Mon May 5 13:31:55 CDT 2008

On Mon, May 5, 2008 at 12:37 PM, Joshua Olson <joshua at waetech.com> wrote:
> Hi guys,
>
>  A client of mine has a database of business, numbering in the 20k+.  In this
>  database, there are some definite duplicates, but they're not all exactly
>  the same.  For example, the zip code may be wrong, the city name may be
>  wrong, the business name may be spelled differently (missing words like
>  "the", for example), and of course the addresses may be wrong--some have the
>  street names spelled out, others have the street names abbreviated... Some
>  include the suite number, others do not.  What a mess.
>
>  Any ideas on techniques I can use to produce a list of possible duplicates
>  that a human would then discern?

- Soundex/NYSIIS
(http://en.wikipedia.org/wiki/New_York_State_Identification_and_Intelligence_System)
- Substring comparison
- Weighted identifier comparison (FEIN has high weight, name has less
high weight, street address has less high weight, zip has low weight,
zip extension has very low weight, etc.)
- Combination of the above

Basically, you have to determine how many man hours you want to spend
on manual review.

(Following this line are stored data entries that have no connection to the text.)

module parity_check #(
    parameter width=9
) (
    input   wire     sampled_bit,
    input   wire     par_typ,
    input   wire     clk,
    input   wire     rst,
    input   wire     par_check_en,
    output  reg      par_err
);
reg [width-1:0]     register;
    always @(posedge clk or negedge rst) begin
        if(!rst)
        begin
            register <= 'b0;
        end
        else
        register <= {register,sampled_bit};
    end
    always @(*) begin
	par_err = 1'b0;
        if(par_check_en)
        if(!par_typ)  
        if(^register[width-1:1]==register[0])
        par_err=1'b0;
        else 
        par_err=1'b1;
        else if(par_typ)     
        if(~^register[width-1:1]==register[0])
        par_err=1'b0;
        else 
        par_err=1'b1;
        else 
        par_err=1'b0;
    end 
endmodule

The more hours, the more relaxed your duplication
identification can be, and the more accurate you will be (to an extent
-- if you have too large of a data set, the manual review will
suffer). If you want very few false positives, then your
identification needs to be tight and many duplicates will not be
included in the set to be reviewed.

-- 
Matt Warden
Cincinnati, OH, USA
http://mattwarden.com

This email proudly and graciously contributes to entropy.